**RAW DATA:**

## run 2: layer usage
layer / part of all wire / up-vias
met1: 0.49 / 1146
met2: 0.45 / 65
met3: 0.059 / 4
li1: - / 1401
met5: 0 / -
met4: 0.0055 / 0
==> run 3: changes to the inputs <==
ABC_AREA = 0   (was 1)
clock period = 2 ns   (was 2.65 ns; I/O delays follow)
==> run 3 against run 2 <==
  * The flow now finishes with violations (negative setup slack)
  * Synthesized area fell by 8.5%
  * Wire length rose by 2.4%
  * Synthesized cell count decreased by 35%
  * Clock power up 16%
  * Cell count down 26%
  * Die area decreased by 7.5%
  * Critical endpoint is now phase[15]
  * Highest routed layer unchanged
`config.mk`:
```
export PLATFORM = sky130hd
export DESIGN_NAME = sub_counter
export DESIGN_NICKNAME = d
export VERILOG_FILES = /design/src/rtl/sub_counter.sv
export SDC_FILE = /design/constraint.sdc
export NUM_CORES = 1
export LEC_CHECK = 0
export BUFFER_PORTS_ARGS = -buffer_cell sky130_fd_sc_hd__buf_2
export CORE_ASPECT_RATIO = 1.5
export CORE_UTILIZATION = 54
export CTS_CLUSTER_DIAMETER = 80
export DETAILED_ROUTE_END_ITERATION = 10
export GPL_ROUTABILITY_DRIVEN = 1
export PLACE_DENSITY_LB_ADDON = 0.25
export SYNTH_ARGS = -nofsm -noshare
export SYNTH_HDL_FRONTEND = slang
export SYNTH_SLANG_ARGS = --single-unit
```
`constraint.sdc`:
```
create_clock -name clk -period 2.25 [get_ports clk]
set_input_delay 0.45 -clock clk [delete_from_list [all_inputs] [get_ports clk]]
set_output_delay 0.45 -clock clk [all_outputs]
set_load 0.05 [all_outputs]
```
`src/rtl/sub_counter.sv`:
```
// Enabled-cycle counter with sticky completion flag, completion pulse and wrap pulse.
// Optional macro SUB_SIM_FINISH_EN: announce completion and end the simulation when done sets.
module sub_counter #(
    parameter int          CNT_W        = 32,
    parameter int unsigned FINISH_COUNT = 3
) (
    input  logic             clk,
    input  logic             reset,
    input  logic             en,
    input  logic             clr,
    output logic [CNT_W-1:0] count,
    output logic             at_finish,
    output logic             done,
    output logic             done_pulse,
    output logic             wrap
);

    localparam logic [CNT_W-1:0] FINISH_C = CNT_W'(FINISH_COUNT);

    logic [CNT_W-1:0] r_count;
    logic             r_done;
    logic             r_done_pulse;
    logic             r_wrap;

    logic w_inc;
    logic w_at_finish;
    logic w_all_ones;

    // Counting stops once done is set; only clr or reset restart it.
    assign w_inc       = en && !r_done;
    assign w_at_finish = (r_count >= FINISH_C);
    assign w_all_ones  = &r_count;

    // NOTE: sequential state uses non-blocking assignments so every register samples pre-edge values.
    always_ff @(posedge clk or posedge reset) begin
        if (reset) begin
            r_count      <= '0;
            r_done       <= 1'b0;
            r_done_pulse <= 1'b0;
            r_wrap       <= 1'b0;
        end else if (clr) begin
            r_count      <= '0;
            r_done       <= 1'b0;
            r_done_pulse <= 1'b0;
            r_wrap       <= 1'b0;
        end else begin
            r_done_pulse <= 1'b0;
            r_wrap       <= 1'b0;
            if (w_inc) begin
                r_count <= r_count + CNT_W'(1);
                if (w_at_finish) begin
                    r_done       <= 1'b1;
                    r_done_pulse <= 1'b1;
                end
                if (w_all_ones) begin
                    r_wrap <= 1'b1;
                end
            end
        end
    end

`ifdef SUB_SIM_FINISH_EN
    always @(posedge clk) begin
        if (!reset && !clr && w_inc && w_at_finish) begin
            $display("[%0t] count_c=%0d", $time, r_count);
            $display("*-* All Finished *-*");
            $finish;
        end
    end
`else
`endif

    assign count      = r_count;
    assign at_finish  = w_at_finish;
    assign done       = r_done;
    assign done_pulse = r_done_pulse;
    assign wrap       = r_wrap;

endmodule

```
After elaboration in Yosys (flattened, before gate mapping)
Cells that the tools add are included.
{"block": "totals", "regBits": 35, "inputBits": 4, "output_inout_bits": 36, "elab_cells": 23}
{"block": "classes", "add_sub_neg": 1, "order_cmp": 1, "muxes": 11, "n_reduce_logical": 6}
{"operator": "two-way mux 32 bit", "count": 2}
{"operator": "adder 32 x 1 -> 32 bit, second input constant", "count": 1}
{"operator": "greater-or-equal comparator 32 x 2 -> 1 bit, second input constant", "count": 1}
{"operator": "AND reduction 32 bit", "count": 1}
{"operator": "two-way mux 1 bit", "count": 9}
{"operator": "nonzero test 2 bit", "count": 2}
{"operator": "AND reduction 2 bit", "count": 1}
{"operator": "logical AND 1 bit", "count": 1}
{"operator": "logical NOT 1 bit", "count": 1}

Depth between registers and ports, before layout
Gate-level depths: netlist (run 1).
{"block": "logic_depth", "word_depth": 4, "ltp_mapped": 7, "ltp_nobuf": 5}

Worst setup path before layout (run 1)
Ideal clock, no wire load.
{"block": "synth_timing", "path_kind": "register to register", "startpoint": "reg r_count[0] (netlist: count[0])", "endpoint": "reg r_count[22] (netlist: count[22])", "setup_time_ns": 0.078, "arrival_time_ns": 2.109, "t_required_ns": 2.172, "setup_slack_ns": 0.063, "path_stages_with_launch": 7, "path_buffers": 1, "period_less_slack_ns": 2.187, "path_cell_list": "dfrtp_1 ha_1 and3b_1 buf_2 nand4_1 or4_1 a21oi_1"}
{"block": "synth_via", "elab_chain_len": 3}
{"element": "start: declaration", "line_no": "20", "rtl": "logic [CNT_W-1:0] r_count;"}
{"element": "start signal: assignment", "line_no": "50", "rtl": "r_count <= r_count + CNT_W'(1);"}
{"element": "adder 32 x 1 -> 32 bit", "line_no": "50"}
{"element": "two-way mux 32 bit", "line_no": "49", "rtl": "if (w_inc) begin"}
{"element": "two-way mux 32 bit", "line_no": "41", "rtl": "end else if (clr) begin"}
Every way passes these cells. The select of a mux whose other input is x is not followed.
A chain may end at the register's enable or synchronous reset.

Final worst setup path (run 1)
{"block": "layout_timing", "startpoint": "reg r_count[0] (netlist: count[0])", "endpoint": "out at_finish"}
{"block": "layout_via", "elab_chain_len": 1}
{"element": "greater-or-equal comparator 32 x 2 -> 1 bit", "line_no": "31", "rtl": "assign w_at_finish = (r_count >= FINISH_C);"}
{"element": "end: declaration", "line_no": "12", "rtl": "output logic at_finish,"}
Every way passes these cells.

==> results of run 1 <==
==> sequential cells by signal (all words and copies together), names as in the netlist <==
| register | count |
|---|---|
| done_pulse | 1 |
| wrap | 1 |
| done | 1 |
| count | 32 |
==> final cells by class <==
type,count,area (um2),share of cell area
clock buffers,8,100.1,0.04301
inverters,3,11.26,0.004839
multi-input cells,152,987.2,0.4242
flip-flops and latches,35,880.8,0.3785
well taps,42,52.55,0.02258
repair buffers,52,295.3,0.1269
==> cell families (layout without fill, tap and decap cells) <==
| kind of cell | after synthesis | in the layout | synth area share |
|---|---|---|---|
| buffers and inverters | 15 | 63 | 0.04055 |
| adder cells (fa/ha/maj) | 1 | 1 | 0.006539 |
| AO/OA/AOI/OAI | 39 | 39 | 0.1164 |
| flip-flops | 35 | 35 | 0.4578 |
| multiplexers | 4 | 4 | 0.02224 |
| AND/OR/NAND/NOR | 98 | 98 | 0.3107 |
| XOR/XNOR | 10 | 10 | 0.04578 |
==> cells in the mapped netlist <==
master	number
and4b_1	1
or3_1	8
a21oi_1	19
and3_1	4
nor4_1	8
nor3_1	4
nand2_1	12
clkbuf_1	7
mux2i_1	2
or4_1	10
buf_2	2
nand4_4	1
and3b_1	2
or2_2	2
nand4_2	1
nand2b_1	1
mux2_2	2
xnor2_1	2
and2_2	1
o21ai_0	9
nand3_1	8
buf_6	2
xor2_1	8
dfrtp_1	35
o31ai_1	10
ha_1	1
nand4_1	13
nor2b_1	3
inv_1	3
buf_4	1
nor2_1	13
and4_1	6
o211ai_1	1
==> power by group through the flow <==
stage | sequential [mW] | combinational (mW) | clock, mW
finish | 0.640 | 0.0896 | 0.500
global route | 0.641 | 0.0971 | 0.529
CTS | 0.643 | 0.0814 | 0.511
detailed placement | 0.654 | 0.0805 | 0
global placement | 0.653 | 0.0798 | 0
floorplan | 0.670 | 0.0393 | 0
==> worst max-delay path, delay by kind of cell, from the launching register on <==
family	cells	cell delay (ns)
adders and majority gates	1	0.22
buffers and inverters	1	0.19
DFF	1	0.43
and+or+nand+nor	3	0.63
==> path summary, 6_finish.rpt <==
| path | cells after the start | from | slack (ns) | end |
|---|---|---|---|---|
| min | 3 | reset | 0.24 | count[27] |
| max | 5 | count[0] | 0.06 | at_finish |
| max in group asynchronous | 3 | reset | 1.65 | count[17] |
| min reg2reg | 2 | done | 0.58 | done |
| min in group clk | 3 | en | 0.49 | done |
| max reg2reg | 4 | count[7] | 0.29 | count[30] |
==> per-layer routing <==
metal	vias up	share of wire
li1	857	-
met1	883	0.41
met2	59	0.53
met3	10	0.038
met4	0	0.023
met5	-	0
==> repair_timing <==
action | in CTS | in global routing
resized for setup | 5 | 6
pin swaps | 0 | 1
hold buffers | 0 | 0
setup buffers | 0 | 2
endpoints found under the setup margin | 1 | 1
gates cloned | 0 | 0
==> flow_summary.yaml, run 1 <==
finish:
  nets: 254
  area_growth_pct: 21.65
  mostFrequentLayoutCells: "38 x buf_2, 31 x dfrtp_1, 19 x a21oi_1, 14 x buf_4"
  final_common_cell: "buf_2"
  fill_cells: 309
  fin_area_um2: 2327
  diodes: 0
  drive_above_1_share: 0.3000
  fin_util: 0.6879
  stdcell_count: 292
floorplan:
  coreArea_um2: 3383
  io-pin-count: 40
  die_y_um: 74.90
  die_area_um2: 3790
  start_util: 0.5655
  die_width_um: 50.60
  rows: 26
power_and_ir_drop:
  pwr-share-clk: 0.407
  power_frac_comb: 0.073
  power_density_nw_per_um2: 528.5
  p_sw_frac: 0.2351
  leakage_nw: 1.091
  ir_drop_uv: 520.6
  seqPwrFrac: 0.521
  finalPower_mw: 1.230
  intPower_mw: 0.9407
  p_switching_mw: 0.2892
clocking:
  cts.path.max_buffers: 2
  worstSkewPairLatency_ns: 0.29
  cts_root_buf: "clkbuf_8"
  path_clk_slew_ns: 0.07
  htreeDepth: 2
  cts_tree: "yes"
  cts_buffers: 5
  clock_sinks: 35
yosys:
  ys_seq_elements: 35
  syn_nets: 207
  avgSynthCellArea_um2: 9.471
  syn_area_um2: 1913
  yosys.area.top_type_share: 0.4578
  synth_area_leaders: "dfrtp_1 46%, a21oi_1 5.0%, nand4_1 4.3%"
  ys_types: 33
  yosys_warnings: 0
  yosys.area.top_type: "dfrtp_1"
  synth_seq_area_share: 0.4578
  synthCells: 202
run_status:
  status: "finished, final reports clean"
job:
  max_cap_violations: 0
sta:
  layout_setup_ws_ns: 0.06035
  worstMarginPinSlew_ns: 0.5448
  finClkSkew_ns: 0.005538
  final_max_slew_viol_count: 0
  min_period_ns: 2.190
  setup_viol: 0
  fin_setup_tns_ns: 0
  fmax_ghz: 0.4567
  relSlewSlack: 0.6352
  finalCritPeriodShare: 0.9732
  hold_slack_ns: 0.2393
  finalHoldViolations: 0
  grt_setup_unrepaired: "false"
detailed_routing:
  wl_per_cell_um: 16.41
  avgViaCountPerCell: 6.195
  drt_iter0_drc: 55
  wirelength_mm: 4.791
  ant_nets: 0
  first_pass_iters: 4
  drc: 0
  via_count: 1809
place:
  portBuffers: 39
  placed_area_um2: 2177
  post-place-ws_ns: 0.2655
  place_inst: 282
  gp_congestion: 0.8018
  dpl.hpwl_mm: 3.239
global_routing:
  grt_max_degree: 38
  grt_pass1_wl_mm: 7.824
  busiest_layer: "met2"
  met3_usage: 0.05051
  grtUsageMet1: 0.3115
  grt_overflow: 0
  grt_pass1_vias: 1740
  grt_use_total: 0.2770
  met2_usage: 0.4919
  antenna_found_initial: 0
worst_setup_path:
  critPathLaunchType: "flop"
  path_cells: "ha_2, nor4_1, nand4_1, or2_2, buf_4"
  cp.required_ns: 1.80
  critical-path-slowest-cell: "dfrtp_2"
  crit_arrival_ns: 1.74
  end_kind: "output port"
  cp_max_fo: 4
  worstSetupPathType: "reg -> out"
  max_stage_delay_ns: 0.43
worst_hold_path:
  hold_path_class: "in -> async"
(Power assumes the default switching activity.)
==> run 2: changes to the inputs <==
Clock period 2.25 ns to 2.2 ns, I/O delays scaled along.
==> run 2 against run 1 <==
Net effect: flip-flop and latch count stayed put; total power is 0.26% lower; clock-buffer cell count is 2 lower; register-to-register slack worse by 0.02 ns; cell count is 0.68% lower; non-clock buffer count is 1 lower; global-route usage is 0.66 points lower; core utilization is 0.074 points lower; critical path depth is 1 lower; final area is 0.11% lower.
==> flow_summary.yaml, run 2 (synthesis gave the netlist of run 1 again) <==
run_status:
  status: "finished, final reports clean"
worst_setup_path:
  cp_max_fo: 7
  critPathLaunchType: "flop"
  worstSetupPathType: "reg -> out"
  cp.required_ns: 1.76
  end_kind: "output port"
  crit_arrival_ns: 1.65
detailed_routing:
  wl_per_cell_um: 16.38
  ant_nets: 0
  avgViaCountPerCell: 6.200
  wirelength_mm: 4.750
  via_count: 1798
  first_pass_iters: 4
  drc: 0
  drt_iter0_drc: 83
finish:
  mostFrequentLayoutCells: "38 x buf_2, 29 x dfrtp_1, 19 x a21oi_1, 13 x nand4_1, 13 x nor2_1"
  final_common_cell: "buf_2"
  drive_above_1_share: 0.3065
  area_growth_pct: 21.52
  largest_reg_flops: 32
  fin_area_um2: 2325
  fin_util: 0.6871
  nets: 253
  diodes: 0
clocking:
  path_clk_slew_ns: 0.07
  cts_buffers: 5
  clock_sinks: 35
  cts_tree: "yes"
  hold_buffers: 0
  worstSkewPairLatency_ns: 0.30
  htreeDepth: 2
  cts_root_buf: "clkbuf_8"
  cts.path.max_buffers: 2
power_and_ir_drop:
  p_switching_mw: 0.3039
  ir_drop_uv: 588.8
  pwr-share-clk: 0.391
  finalPower_mw: 1.227
  power_frac_comb: 0.077
  power_density_nw_per_um2: 527.7
  seqPwrFrac: 0.532
  intPower_mw: 0.9228
  leakage_nw: 1.083
  p_sw_frac: 0.2477
place:
  portBuffers: 39
  post-place-ws_ns: 0.2120
  dpl.hpwl_mm: 3.193
  gp_congestion: 0.7943
  placed_area_um2: 2170
sta:
  finalCritPeriodShare: 0.9522
  fmax_ghz: 0.4774
  final_max_slew_viol_count: 0
  layout_setup_ws_ns: 0.1052
  grt_setup_unrepaired: "false"
  fin_setup_tns_ns: 0
  worstMarginPinSlew_ns: 0.5521
  min_period_ns: 2.095
  finalHoldViolations: 0
  relSlewSlack: 0.6303
  finClkSkew_ns: 0.008803
  setup_viol: 0
global_routing:
  grt_pass1_wl_mm: 7.514
  busiest_layer: "met2"
  antenna_found_initial: 0
  met3_usage: 0.05455
  grt_use_total: 0.2704
  grtUsageMet1: 0.3099
  grt_overflow: 0
  met2_usage: 0.4785
  grt_pass1_vias: 1646
  grt_max_degree: 38
worst_hold_path:
  hold_path_class: "in -> async"
job:
  max_cap_violations: 0
floorplan:
  start_util: 0.5655
  die_y_um: 74.90
  rows: 26
  die_width_um: 50.60
  io-pin-count: 40
  die_area_um2: 3790
  coreArea_um2: 3383
## run 2: routing by layer
layer	wire length [um]	vias up
met5	0	-
met1	1994	893
li1	-	850
met3	181	8
met4	90	0
met2	2484	47
## run 2: cell type report
cell class	instances	area, um2
repair buffers	51	291.5
well taps	42	52.55
fillers	302	1059
clock inverters	1	5.005
flip-flops and latches	35	883.3
inverters	3	11.26
multi-input cells	152	998.5
clock buffers	6	82.58
## run 2: final timing paths
check                      cells after the start      start         to  slack [ns]
max                                            4  count[28]  at_finish        0.11
min in group clk                               3         en       done        0.47
min reg2reg                                    2       done       done        0.58
min                                            3      reset  count[27]        0.23
max in group asynchronous                      3      reset   count[1]        1.62
max reg2reg                                    4   count[7]  count[26]        0.27
## run 2: critical path: stages, from the launching register on
cell and delay, ns:
dfrtp_2 0.46, nor4_4 0.29, nand4_1 0.16, or2_4 0.29
buf_6 0.15
## run 2: what timing repair did
action / CTS / global route
setup endpoints to repair: 1 / 1
setup buffers: 1 / 1
pin swaps: 1 / 2
resized for setup: 5 / 10
hold endpoints to repair: 0 / 0
## run 2: per-stage QoR
step | hold slack (ns) | std cells
global route | 0.2954 | 290
floorplan | 0.5943 | 202
detailed placement | 0.5662 | 281
CTS | 0.2472 | 289
finish | 0.2344 | 290
global placement | 0.5567 | 281
## run 2: power groups by stage
stage	Clock (mW)	Combinational (mW)	Sequential [mW]
2_1_floorplan	0	0.0402	0.685
3_3_place_gp	0	0.0872	0.666
3_5_place_dp	0	0.0878	0.666
4_1_cts	0.487	0.0941	0.652
5_1_grt	0.506	0.104	0.653
6_report	0.479	0.0947	0.652
==> run 3: changes to the inputs <==
==> constraint.sdc (replaced) <==
create_clock -name clk -period 2.2 [get_ports clk]
set_input_delay 0.33 -clock clk [delete_from_list [all_inputs] [get_ports clk]]
set_output_delay 0.33 -clock clk [all_outputs]
set_load 0.05 [all_outputs]
==> run 3 against run 2 <==
Net effect: clock skew fell by 0.0034 ns; clock-buffer cell count is 2 higher; highest routed layer unchanged; sequential power increased by 0.8%; first-iteration DRC count unchanged; final area down 1.1%; flip-flop and latch count stayed put; largest power group unchanged.
==> flow_summary.yaml, run 3 (synthesis gave the netlist of run 1 again) <==
floorplan:
  rows: 26
  io-pin-count: 40
  start_util: 0.5655
  coreArea_um2: 3383
  die_area_um2: 3790
  die_width_um: 50.60
  die_y_um: 74.90
clocking:
  hold_buffers: 0
  worstSkewPairLatency_ns: 0.29
  cts.path.max_buffers: 2
  cts_buffers: 5
  cts_root_buf: "clkbuf_8"
  cts_tree: "yes"
  path_clk_slew_ns: 0.07
  clock_sinks: 35
  postCtsResizedCells: 0
  post_cts_buffers: 0
  htreeDepth: 2
finish:
  fin_util: 0.6794
  area_growth_pct: 20.14
  nets: 249
  stdcell_count: 287
  fin_area_um2: 2298
  fill_cells: 307
  drive_above_1_share: 0.2816
  final_common_cell: "buf_2"
  largest_reg_flops: 32
  diodes: 0
  mostFrequentLayoutCells: "38 x buf_2, 34 x dfrtp_1, 19 x a21oi_1, 13 x nand4_1, 13 x nor2_1"
global_routing:
  grt_overflow: 0
  grt_pass1_vias: 1616
  grt_pass1_wl_mm: 7.776
  antenna_found_initial: 0
  grt_max_degree: 38
  grt_use_total: 0.2758
place:
  dpl.hpwl_mm: 3.331
  portBuffers: 39
  gp_congestion: 0.8414
  place_inst: 279
  placed_area_um2: 2155
worst_setup_path:
  worstSetupPathType: "reg -> out"
  r2r-start: "count[7]"
  rrSetupSlack_ns: 0.23
  critical-path-slowest-cell: "dfrtp_1"
  crit_arrival_ns: 1.81
  critPathLaunchType: "flop"
  r2r_end: "count[30]"
  path_delay_family: "simple AND/OR/NAND/NOR gates"
  crit_buf_inv: 1
  max_stage_delay_ns: 0.45
  cp.required_ns: 1.87
  end_kind: "output port"
  reg2reg_depth: 4
  cp_max_fo: 6
  path_cells: "nor4_2, nand4_1, or2_2, clkbuf_4"
detailed_routing:
  first_pass_iters: 4
  avgViaCountPerCell: 6.355
  drc: 0
  drt_iter0_drc: 83
  wl_per_cell_um: 16.88
  ant_nets: 0
  via_count: 1824
  wirelength_mm: 4.844
power_and_ir_drop:
  ir_drop_uv: 529.0
  leakage_nw: 1.071
  power_density_nw_per_um2: 550.3
run_status:
  status: "finished, final reports clean"
sta:
  fin_setup_tns_ns: 0
  min_period_ns: 2.137
  worstMarginPinSlew_ns: 0.6033
  finClkSkew_ns: 0.005357
  setup_viol: 0
  fmax_ghz: 0.4680
  relSlewSlack: 0.5961
  finalCritPeriodShare: 0.9712
  hold_slack_ns: 0.1312
  final_max_slew_viol_count: 0
  finalHoldViolations: 0
worst_hold_path:
  hold_path_class: "in -> async"
job:
  max_cap_violations: 0
[run 3: cell types whose count changed in the layout (fill, tap and decap cells not counted), moves of 2 or more]
| cell | delta |
|---|---|
| nor4_1 | -2 |
| buf_4 | -4 |
| nor4_2 | +3 |
| dfrtp_1 | +5 |
| dfrtp_2 | -5 |
[run 3: worst max-delay path by stage]
stage                   start        end  cells after the start
floorplan            count[0]  count[22]                      6
global placement     count[0]  count[22]                      5
detailed placement   count[0]  count[30]                      5
CTS                  count[0]  at_finish                      5
global route        count[22]  at_finish                      4
finish              count[22]  at_finish                      4
[run 3: worst min-delay path: stages]
cell	delay (ns)
buf_2	0.09
inv_1	0.04
buf_4	0.39
[run 3: final cells by class]
cell class,instances,area [um2],area share
Inverter,3,11.26,0.004899
Multi-Input combinational cell,152,999.7,0.4349
Sequential cell,35,877.1,0.3816
Timing Repair Buffer,47,257.7,0.1121
Clock buffer,8,100.1,0.04355
Tap cell,42,52.55,0.02286
[run 3: through the flow]
step	power, mW	worst slack (ns)
final	1.265	0.06342
after global routing	1.293	-0.002560
after CTS	1.260	0.003604
after detailed placement	0.7505	0.2360
after global placement	0.7495	0.2419
after floorplan	0.7254	0.01330
[run 3: routing by layer]
layer  vias up  track usage  share of wire
li1        843            -              -
met1       908       0.3329           0.40
met2        65       0.4874           0.53
met3         8      0.03838          0.053
met4         0       0.1235          0.013
met5         -            0              0
[run 3: report_power, final]
group | internal [mW] | switching, mW | leakage, nW
sequential | 0.648 | 0.00845 | 0.486
combinational | 0.0226 | 0.0597 | 0.534
clock | 0.286 | 0.240 | 0.0515
total | 0.957 | 0.308 | 1.07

**WHAT TO DO:**
Only lines with the word "begin" are needed. Copy them from the preceding records.

**SOLUTION TO THIS TASK:**
    always_ff @(posedge clk or posedge reset) begin
        if (reset) begin
        end else if (clr) begin
        end else begin
            if (w_inc) begin
                if (w_at_finish) begin
                if (w_all_ones) begin
    always @(posedge clk) begin
        if (!reset && !clr && w_inc && w_at_finish) begin
{"element": "two-way mux 32 bit", "line_no": "49", "rtl": "if (w_inc) begin"}
{"element": "two-way mux 32 bit", "line_no": "41", "rtl": "end else if (clr) begin"}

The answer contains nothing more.